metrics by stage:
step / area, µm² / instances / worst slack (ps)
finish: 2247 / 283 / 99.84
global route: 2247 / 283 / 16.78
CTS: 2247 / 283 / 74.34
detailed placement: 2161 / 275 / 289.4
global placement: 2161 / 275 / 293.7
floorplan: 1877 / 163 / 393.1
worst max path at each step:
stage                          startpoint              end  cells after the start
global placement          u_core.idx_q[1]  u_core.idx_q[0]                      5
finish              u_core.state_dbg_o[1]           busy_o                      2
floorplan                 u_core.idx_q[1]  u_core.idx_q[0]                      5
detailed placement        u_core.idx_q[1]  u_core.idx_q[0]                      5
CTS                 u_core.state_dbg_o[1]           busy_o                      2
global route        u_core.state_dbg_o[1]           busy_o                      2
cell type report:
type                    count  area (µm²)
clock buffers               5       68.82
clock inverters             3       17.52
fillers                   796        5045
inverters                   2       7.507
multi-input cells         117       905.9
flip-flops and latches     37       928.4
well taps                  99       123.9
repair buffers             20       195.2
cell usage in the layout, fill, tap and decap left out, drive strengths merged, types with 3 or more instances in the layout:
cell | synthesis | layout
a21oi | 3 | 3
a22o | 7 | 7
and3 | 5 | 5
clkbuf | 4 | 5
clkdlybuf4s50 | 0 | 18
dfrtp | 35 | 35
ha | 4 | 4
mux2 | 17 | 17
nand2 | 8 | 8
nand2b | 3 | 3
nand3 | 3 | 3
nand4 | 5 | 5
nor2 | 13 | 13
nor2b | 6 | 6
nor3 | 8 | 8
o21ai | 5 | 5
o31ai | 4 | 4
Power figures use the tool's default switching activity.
[config.mk]
export PLATFORM = sky130hd
export DESIGN_NAME = msi_irq_arbiter
export DESIGN_NICKNAME = d
export VERILOG_FILES = /design/src/rtl/msi_irq_arbiter.sv
export SDC_FILE = /design/constraint.sdc
export NUM_CORES = 1
export LEC_CHECK = 0
export ABC_AREA = 0
export CELL_PAD_IN_SITES_DETAIL_PLACEMENT = 2
export CELL_PAD_IN_SITES_GLOBAL_PLACEMENT = 2
export CORE_ASPECT_RATIO = 0.9
export CORE_MARGIN = 8
export CORE_UTILIZATION = 44
export CTS_BUF_LIST = sky130_fd_sc_hd__clkbuf_4 sky130_fd_sc_hd__clkbuf_8
export CTS_CLUSTER_DIAMETER = 80
export DETAILED_ROUTE_END_ITERATION = 16
export DONT_BUFFER_PORTS = 1
export HOLD_SLACK_MARGIN = 0.05
export PLACE_DENSITY = 0.89
export SLEW_MARGIN = 30
export SYNTH_ARGS = -nofsm -noshare
export SYNTH_HDL_FRONTEND = slang
export SYNTH_SLANG_ARGS = --single-unit
[constraint.sdc]
create_clock -name clk -period 14.4 [get_ports clk]
set_clock_uncertainty 0.05 [all_clocks]
set_input_delay 3.6 -clock clk [delete_from_list [all_inputs] [get_ports clk]]
set_output_delay 3.6 -clock clk [all_outputs]
set_load 0.01 [all_outputs]
[src/rtl/msi_irq_arbiter.sv]
// Multi-channel MSI interrupt source: edge-detects N IRQ lines, round-robin
// arbitrates pending channels onto the cfg_interrupt handshake. Optional MSI_RATE_LIMIT_EN adds a GAP state.
module msi_irq_arbiter #(
    parameter int NUM_CHANNELS = 8,
    parameter int MIN_GAP      = 64
) (
    input  logic                    clk,
    input  logic                    rst_n,
    input  logic [NUM_CHANNELS-1:0] irq_in,
    input  logic [NUM_CHANNELS-1:0] irq_mask,
    input  logic                    msi_enable,
    input  logic [2:0]              msi_vector_width,
    output logic                    intx_msi_request,
    input  logic                    intx_msi_grant,
    output logic [4:0]              msi_vector_num,
    output logic [NUM_CHANNELS-1:0] pending,
    output logic                    sent_pulse,
    output logic [4:0]              sent_channel
);
    localparam int CW = 5;

    if (NUM_CHANNELS < 1 || NUM_CHANNELS > 32 || MIN_GAP < 1 || MIN_GAP > 65535) begin : g_bad_param
        $error("msi_irq_arbiter: parameter out of range");
    end

    typedef enum logic [1:0] {
        IDLE = 2'd0,
        REQ  = 2'd1
`ifdef MSI_RATE_LIMIT_EN
        , GAP = 2'd2
`endif
    } state_t;

    state_t                  state_q, state_d;
    logic [NUM_CHANNELS-1:0] irq_q;
    logic [NUM_CHANNELS-1:0] pending_q, pending_d;
    logic [CW-1:0]           ptr_q, ptr_d;
    logic [CW-1:0]           ch_q, ch_d;
    logic [CW-1:0]           vec_q, vec_d;
    logic                    req_q, req_d;
    logic                    sent_pulse_q, sent_pulse_d;
    logic [CW-1:0]           sent_ch_q, sent_ch_d;
`ifdef MSI_RATE_LIMIT_EN
    logic [15:0]             gap_cnt_q, gap_cnt_d;
`endif

    logic [NUM_CHANNELS-1:0] evt;
    logic [NUM_CHANNELS-1:0] eligible;
    logic [NUM_CHANNELS-1:0] clr;
    logic                    grant_fire;
    logic                    win_found;
    logic [CW-1:0]           win_ch;
    logic [CW-1:0]           win_vec;
    logic [2:0]              alloc_log;
    logic [5:0]              alloc;
    int                      idx;

    assign evt      = irq_in & ~irq_q;
    assign eligible = pending_q & ~irq_mask & {NUM_CHANNELS{msi_enable}};

    // Round-robin: first eligible channel at or after the pointer, wrapping.
    always_comb begin
        win_found = 1'b0;
        win_ch    = '0;
        idx       = 0;
        for (int k = 0; k < NUM_CHANNELS; k++) begin
            idx = int'(ptr_q) + k;
            if (idx >= NUM_CHANNELS) idx = idx - NUM_CHANNELS;
            if (!win_found && eligible[idx]) begin
                win_found = 1'b1;
                win_ch    = CW'(idx);
            end
        end
    end

    // Channels beyond the host allocation fold onto the last allocated vector.
    always_comb begin
        alloc_log = (msi_vector_width > 3'd5) ? 3'd5 : msi_vector_width;
        alloc     = 6'd1 << alloc_log;
        if ({1'b0, win_ch} < alloc) win_vec = win_ch;
        else                        win_vec = CW'(alloc - 6'd1);
    end

    always_comb begin
        state_d      = state_q;
        req_d        = req_q;
        ch_d         = ch_q;
        vec_d        = vec_q;
        ptr_d        = ptr_q;
        sent_pulse_d = 1'b0;
        sent_ch_d    = sent_ch_q;
        grant_fire   = 1'b0;
`ifdef MSI_RATE_LIMIT_EN
        gap_cnt_d    = gap_cnt_q;
`endif
        case (state_q)
            IDLE: begin
                if (win_found) begin
                    ch_d    = win_ch;
                    vec_d   = win_vec;
                    req_d   = 1'b1;
                    state_d = REQ;
                end
            end
            REQ: begin
                if (intx_msi_grant) begin
                    req_d        = 1'b0;
                    grant_fire   = 1'b1;
                    sent_pulse_d = 1'b1;
                    sent_ch_d    = ch_q;
                    ptr_d        = (ch_q == CW'(NUM_CHANNELS - 1)) ? '0 : ch_q + 1'b1;
`ifdef MSI_RATE_LIMIT_EN
                    gap_cnt_d    = 16'(MIN_GAP - 1);
                    state_d      = GAP;
`else
                    state_d      = IDLE;
`endif
                end else if (!msi_enable) begin
                    // Host withdrew MSI: abandon the message, keep it pending.
                    req_d   = 1'b0;
                    state_d = IDLE;
                end
            end
`ifdef MSI_RATE_LIMIT_EN
            GAP: begin
                if (gap_cnt_q == 16'd0) state_d = IDLE;
                else                    gap_cnt_d = gap_cnt_q - 16'd1;
            end
`endif
            default: begin
                req_d   = 1'b0;
                state_d = IDLE;
            end
        endcase
    end

    // A new event on the granted channel wins over the clear.
    always_comb begin
        for (int i = 0; i < NUM_CHANNELS; i++) clr[i] = grant_fire && (ch_q == CW'(i));
        pending_d = (pending_q & ~clr) | evt;
    end

    always_ff @(posedge clk or negedge rst_n) begin
        if (!rst_n) begin
            state_q      <= IDLE;
            irq_q        <= '0;
            pending_q    <= '0;
            ptr_q        <= '0;
            ch_q         <= '0;
            vec_q        <= '0;
            req_q        <= 1'b0;
            sent_pulse_q <= 1'b0;
            sent_ch_q    <= '0;
`ifdef MSI_RATE_LIMIT_EN
            gap_cnt_q    <= '0;
`endif
        end else begin
            state_q      <= state_d;
            irq_q        <= irq_in;
            pending_q    <= pending_d;
            ptr_q        <= ptr_d;
            ch_q         <= ch_d;
            vec_q        <= vec_d;
            req_q        <= req_d;
            sent_pulse_q <= sent_pulse_d;
            sent_ch_q    <= sent_ch_d;
`ifdef MSI_RATE_LIMIT_EN
            gap_cnt_q    <= gap_cnt_d;
`endif
        end
    end

    assign intx_msi_request = req_q;
    assign msi_vector_num   = vec_q;
    assign pending          = pending_q;
    assign sent_pulse       = sent_pulse_q;
    assign sent_channel     = sent_ch_q;

endmodule
**src/rtl/thumb_fetch_aligner.sv**
```systemverilog
// rtl/thumb_fetch_aligner.sv - IF/ID fetch producer: 2-word fetch queue, Thumb halfword sequencing, redirect and discard.
module thumb_fetch_aligner #(
  parameter int               ADDR_W   = 32,
  parameter int               INSTR_W  = 32,
  parameter logic [ADDR_W-1:0] RESET_PC = '0
) (
  input  logic               clock,
  input  logic               reset,
  input  logic               in_ThumbState,
  input  logic               in_ChangePC,
  input  logic [ADDR_W-1:0]  in_ChangePCAddress,
  input  logic               in_MEMChangePC,
  input  logic [ADDR_W-1:0]  in_MEMChangePCAddress,
  output logic               out_FetchRequest,
  output logic [ADDR_W-1:0]  out_FetchAddress,
  input  logic               in_FetchValid,
  input  logic [INSTR_W-1:0] in_FetchData,
  input  logic               in_Stall,
  output logic               out_ValidInstruction_IFID,
  output logic [INSTR_W-1:0] out_PipelineRegister_IFID,
  output logic [ADDR_W-1:0]  out_AddressGoWithInstruction
);

  logic [INSTR_W-1:0] r_q_data [2];
  logic [ADDR_W-3:0]  r_q_addr [2];
  logic [1:0]         r_count;
  logic               r_head;
  logic               r_half;
  logic               r_thumb_q;
  logic               r_discard;
  logic               r_req;
  logic [ADDR_W-1:0]  r_fetch_ptr;
  logic [ADDR_W-1:0]  r_req_addr;

  logic               w_redirect;
  logic [ADDR_W-1:0]  w_target;
  logic               w_resp;
  logic               w_push;
  logic               w_accept;
  logic               w_pop;
  logic               w_tail;
  logic [1:0]         w_count_nxt;
  logic [ADDR_W-1:0]  w_fetch_ptr_nxt;
  logic               w_discard_nxt;
  logic               w_half_nxt;
  logic               w_req_nxt;
  logic [ADDR_W-1:0]  w_req_addr_nxt;
  logic               w_unused;

  assign w_redirect = in_ChangePC | in_MEMChangePC;
  assign w_target   = in_MEMChangePC ? in_MEMChangePCAddress : in_ChangePCAddress;
  assign w_resp     = r_req & in_FetchValid;
  assign w_push     = w_resp & ~r_discard & ~w_redirect;
  assign w_accept   = (r_count != 2'd0) & ~in_Stall;
  assign w_pop      = w_accept & (~in_ThumbState | r_half);
  assign w_tail     = r_head ^ r_count[0];
  assign w_unused   = &{1'b0, w_target[0]};

  always_comb begin
    w_count_nxt     = r_count;
    w_fetch_ptr_nxt = r_fetch_ptr;
    w_discard_nxt   = r_discard;
    w_half_nxt      = r_half;
    if (w_redirect) begin
      w_count_nxt     = 2'd0;
      w_fetch_ptr_nxt = {w_target[ADDR_W-1:2], 2'b00};
      // An in-flight request that has not returned must be thrown away when it does.
      w_discard_nxt   = r_req & ~in_FetchValid;
      w_half_nxt      = w_target[1] & in_ThumbState;
    end else begin
      w_count_nxt = r_count + 2'(w_push) - 2'(w_pop);
      if (w_push)
        w_fetch_ptr_nxt = r_fetch_ptr + ADDR_W'(4);
      if (w_resp)
        w_discard_nxt = 1'b0;
      if (in_ThumbState != r_thumb_q)
        w_half_nxt = 1'b0;
      else if (w_accept)
        w_half_nxt = in_ThumbState & ~r_half;
    end
    w_req_nxt      = (w_count_nxt != 2'd2) | w_discard_nxt;
    w_req_addr_nxt = (~r_req | in_FetchValid) ? w_fetch_ptr_nxt : r_req_addr;
  end

  always_ff @(posedge clock) begin
    if (reset) begin
      r_q_data    <= '{default: '0};
      r_q_addr    <= '{default: '0};
      r_count     <= 2'd0;
      r_head      <= 1'b0;
      r_half      <= 1'b0;
      r_thumb_q   <= 1'b0;
      r_discard   <= 1'b0;
      r_req       <= 1'b0;
      r_fetch_ptr <= RESET_PC;
      r_req_addr  <= RESET_PC;
    end else begin
      r_count     <= w_count_nxt;
      r_half      <= w_half_nxt;
      r_thumb_q   <= in_ThumbState;
      r_discard   <= w_discard_nxt;
      r_req       <= w_req_nxt;
      r_fetch_ptr <= w_fetch_ptr_nxt;
      r_req_addr  <= w_req_addr_nxt;
      if (w_redirect)
        r_head <= 1'b0;
      else if (w_pop)
        r_head <= ~r_head;
      if (w_push) begin
        r_q_data[w_tail] <= in_FetchData;
        r_q_addr[w_tail] <= r_req_addr[ADDR_W-1:2];
      end
    end
  end

  assign out_FetchRequest             = r_req;
  assign out_FetchAddress             = r_req_addr;
  assign out_ValidInstruction_IFID    = (r_count != 2'd0);
  assign out_PipelineRegister_IFID    = r_q_data[r_head];
  assign out_AddressGoWithInstruction = {r_q_addr[r_head], r_half & in_ThumbState, 1'b0};

endmodule

```
File: src/rtl/cfg_reg_arbiter_pkg.sv
// cfg_reg_arbiter_pkg: op codes and FSM state encodings shared by the config-register arbiter
package cfg_reg_arbiter_pkg;
  typedef enum logic [1:0] {
    OP_READ    = 2'b00,
    OP_WRITE   = 2'b01,
    OP_CLR     = 2'b10,
    OP_CLR_ALL = 2'b11
  } op_e;
  typedef enum logic [1:0] {
    S_IDLE  = 2'b00,
    S_GRANT = 2'b01,
    S_EXEC  = 2'b10,
    S_ACK   = 2'b11
  } state_e;
endpackage

File: src/rtl/cfg_reg_arbiter_rr_arbiter.sv
// rr_arbiter: combinational round-robin pick starting one past the last granted requester
//   i_req       request vector
//   i_last      index of the previously granted requester
//   o_grant     one-hot winner
//   o_grant_idx winner index
//   o_valid     any request present
module rr_arbiter #(
  parameter int N  = 2,
  parameter int IW = $clog2(N)
) (
  input  logic [N-1:0]  i_req,
  input  logic [IW-1:0] i_last,
  output logic [N-1:0]  o_grant,
  output logic [IW-1:0] o_grant_idx,
  output logic          o_valid
);
  int j;
  // Walk the search order backwards so the requester closest after i_last wins.
  always_comb begin
    o_grant_idx = '0;
    o_valid = 1'b0;
    j = 0;
    for (int i = N; i >= 1; i--) begin
      j = (int'(i_last) + i) % N;
      if (i_req[IW'(j)]) begin
        o_grant_idx = IW'(j);
        o_valid = 1'b1;
      end
    end
  end
  assign o_grant = o_valid ? (N'(1) << o_grant_idx) : '0;
endmodule

File: src/rtl/cfg_reg_arbiter.sv
// cfg_reg_arbiter: round-robin shared access to a bank of config registers
//   i_clk, i_arst_n  clock, async active-low reset
//   i_req/i_op/i_addr/i_wdata  per-requester flat request fields
//   o_ack    one-cycle completion pulse to the granted requester
//   o_err    address out of range (valid with o_ack)
//   o_rdata  read data (valid with o_ack)
//   o_busy   FSM not idle
//   o_regs   flat bank contents
module cfg_reg_arbiter
  import cfg_reg_arbiter_pkg::*;
#(
  parameter int NUM_REQ    = 2,
  parameter int NUM_REGS   = 8,
  parameter int ADDR_WIDTH = 3,
  parameter int DATA_WIDTH = 8
) (
  input  logic                           i_clk,
  input  logic                           i_arst_n,
  input  logic [NUM_REQ-1:0]             i_req,
  input  logic [2*NUM_REQ-1:0]           i_op,
  input  logic [ADDR_WIDTH*NUM_REQ-1:0]  i_addr,
  input  logic [DATA_WIDTH*NUM_REQ-1:0]  i_wdata,
  output logic [NUM_REQ-1:0]             o_ack,
  output logic                           o_err,
  output logic [DATA_WIDTH-1:0]          o_rdata,
  output logic                           o_busy,
  output logic [DATA_WIDTH*NUM_REGS-1:0] o_regs
);
  localparam int IW = $clog2(NUM_REQ);
  state_e                 state_q, state_d;
  op_e                    op_q, op_d;
  logic [IW-1:0]          last_q, last_d, g_idx;
  logic [NUM_REQ-1:0]     g_onehot;
  logic                   g_valid, err_q, err_d, oob, exec;
  logic [ADDR_WIDTH-1:0]  addr_q, addr_d;
  logic [DATA_WIDTH-1:0]  wdata_q, wdata_d, rdata_q, rdata_d, rd;
  logic [NUM_REGS-1:0]    wr, clr;
  logic [DATA_WIDTH-1:0]  bank_q [NUM_REGS];
  rr_arbiter #(.N(NUM_REQ), .IW(IW)) u_rr (
    .i_req       (i_req),
    .i_last      (last_q),
    .o_grant     (g_onehot),
    .o_grant_idx (g_idx),
    .o_valid     (g_valid)
  );
  // Extra top bit keeps the compare correct when NUM_REGS == 2**ADDR_WIDTH.
  assign oob  = {1'b0, addr_q} >= (ADDR_WIDTH+1)'(NUM_REGS);
  assign exec = state_q == S_EXEC;
  always_comb begin
    rd = '0;
    for (int k = 0; k < NUM_REGS; k++)
      if (addr_q == ADDR_WIDTH'(k)) rd = bank_q[k];
  end
  always_comb begin
    state_d = state_q == S_IDLE  ? (|i_req ? S_GRANT : S_IDLE) :
              state_q == S_GRANT ? (g_valid ? S_EXEC : S_IDLE) :
              state_q == S_EXEC  ? S_ACK : S_IDLE;
    last_d  = last_q;
    op_d    = op_q;
    addr_d  = addr_q;
    wdata_d = wdata_q;
    err_d   = err_q;
    rdata_d = rdata_q;
    if (state_q == S_GRANT && g_valid) begin
      last_d = g_idx;
      for (int r = 0; r < NUM_REQ; r++)
        if (g_onehot[r]) begin
          op_d    = op_e'(i_op[2*r +: 2]);
          addr_d  = i_addr[ADDR_WIDTH*r +: ADDR_WIDTH];
          wdata_d = i_wdata[DATA_WIDTH*r +: DATA_WIDTH];
        end
    end
    if (exec) begin
      err_d   = op_q != OP_CLR_ALL && oob;
      rdata_d = (op_q == OP_READ && !oob) ? rd : '0;
    end
  end
  always_ff @(posedge i_clk or negedge i_arst_n)
    if (!i_arst_n) begin
      state_q <= S_IDLE;
      last_q  <= IW'(NUM_REQ-1);
      op_q    <= OP_READ;
      addr_q  <= '0;
      wdata_q <= '0;
      err_q   <= 1'b0;
      rdata_q <= '0;
    end else begin
      state_q <= state_d;
      last_q  <= last_d;
      op_q    <= op_d;
      addr_q  <= addr_d;
      wdata_q <= wdata_d;
      err_q   <= err_d;
      rdata_q <= rdata_d;
    end
  for (genvar k = 0; k < NUM_REGS; k++) begin : g_bank
    assign wr[k]  = exec && op_q == OP_WRITE && addr_q == ADDR_WIDTH'(k);
    assign clr[k] = exec && (op_q == OP_CLR_ALL || (op_q == OP_CLR && addr_q == ADDR_WIDTH'(k)));
    always_ff @(posedge i_clk or negedge i_arst_n)
      if (!i_arst_n) bank_q[k] <= '0;
      else if (clr[k]) bank_q[k] <= '0;
      else if (wr[k]) bank_q[k] <= wdata_q;
    assign o_regs[k*DATA_WIDTH +: DATA_WIDTH] = bank_q[k];
  end
  assign o_ack   = state_q == S_ACK ? (NUM_REQ'(1) << last_q) : '0;
  assign o_err   = state_q == S_ACK && err_q;
  assign o_rdata = state_q == S_ACK ? rdata_q : '0;
  assign o_busy  = state_q != S_IDLE;
endmodule

File: config.mk
export PLATFORM = sky130hd
export DESIGN_NAME = cfg_reg_arbiter
export DESIGN_NICKNAME = d
export VERILOG_FILES = /design/src/rtl/cfg_reg_arbiter_pkg.sv /design/src/rtl/cfg_reg_arbiter_rr_arbiter.sv /design/src/rtl/cfg_reg_arbiter.sv
export SDC_FILE = /design/constraint.sdc
export NUM_CORES = 1
export LEC_CHECK = 0
export CELL_PAD_IN_SITES_DETAIL_PLACEMENT = 2
export CELL_PAD_IN_SITES_GLOBAL_PLACEMENT = 2
export CORE_UTILIZATION = 36
export CTS_CLUSTER_DIAMETER = 80
export CTS_CLUSTER_SIZE = 20
export DETAILED_ROUTE_END_ITERATION = 7
export DONT_BUFFER_PORTS = 1
export PLACE_DENSITY_LB_ADDON = 0.1
export SYNTH_ARGS = -nofsm -noshare
export SYNTH_HDL_FRONTEND = slang
export SYNTH_SLANG_ARGS = --single-unit
File: constraint.sdc
create_clock -name i_clk -period 1.64 [get_ports i_clk]
set_input_delay 0.328 -clock i_clk [delete_from_list [all_inputs] [get_ports i_clk]]
set_output_delay 0.328 -clock i_clk [all_outputs]
set_load 0.02 [all_outputs]
[config.mk]
export PLATFORM = sky130hd
export DESIGN_NAME = alu_sequencer
export DESIGN_NICKNAME = d
export VERILOG_FILES = /design/src/rtl/alu_sequencer.sv
export SDC_FILE = /design/constraint.sdc
export NUM_CORES = 1
export LEC_CHECK = 0
export ABC_AREA = 1
export CAP_MARGIN = 25
export CORE_MARGIN = 2
export CORE_UTILIZATION = 30
export CTS_CLUSTER_DIAMETER = 80
export DETAILED_ROUTE_END_ITERATION = 10
export GPL_ROUTABILITY_DRIVEN = 0
export SKIP_LAST_GASP = 1
export SLEW_MARGIN = 20
export SYNTH_ARGS = -nofsm -noshare
export SYNTH_HDL_FRONTEND = slang
export SYNTH_SLANG_ARGS = --single-unit
[constraint.sdc]
create_clock -name CLK -period 2.6 [get_ports CLK]
set_clock_uncertainty 0.1 [all_clocks]
set_input_delay 0.78 -clock CLK [delete_from_list [all_inputs] [get_ports CLK]]
set_output_delay 0.78 -clock CLK [all_outputs]
set_load 0.05 [all_outputs]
---------------
(WHAT THE EXERCISE ASKS):
Among the records above, extract exactly the lines from the line with "parameter int NUM_CHANNELS" to the line with "localparam int CW = 5;", both lines included, and leave out the rest.

(RESULT OF THIS TASK):
    parameter int NUM_CHANNELS = 8,
    parameter int MIN_GAP      = 64
) (
    input  logic                    clk,
    input  logic                    rst_n,
    input  logic [NUM_CHANNELS-1:0] irq_in,
    input  logic [NUM_CHANNELS-1:0] irq_mask,
    input  logic                    msi_enable,
    input  logic [2:0]              msi_vector_width,
    output logic                    intx_msi_request,
    input  logic                    intx_msi_grant,
    output logic [4:0]              msi_vector_num,
    output logic [NUM_CHANNELS-1:0] pending,
    output logic                    sent_pulse,
    output logic [4:0]              sent_channel
);
    localparam int CW = 5;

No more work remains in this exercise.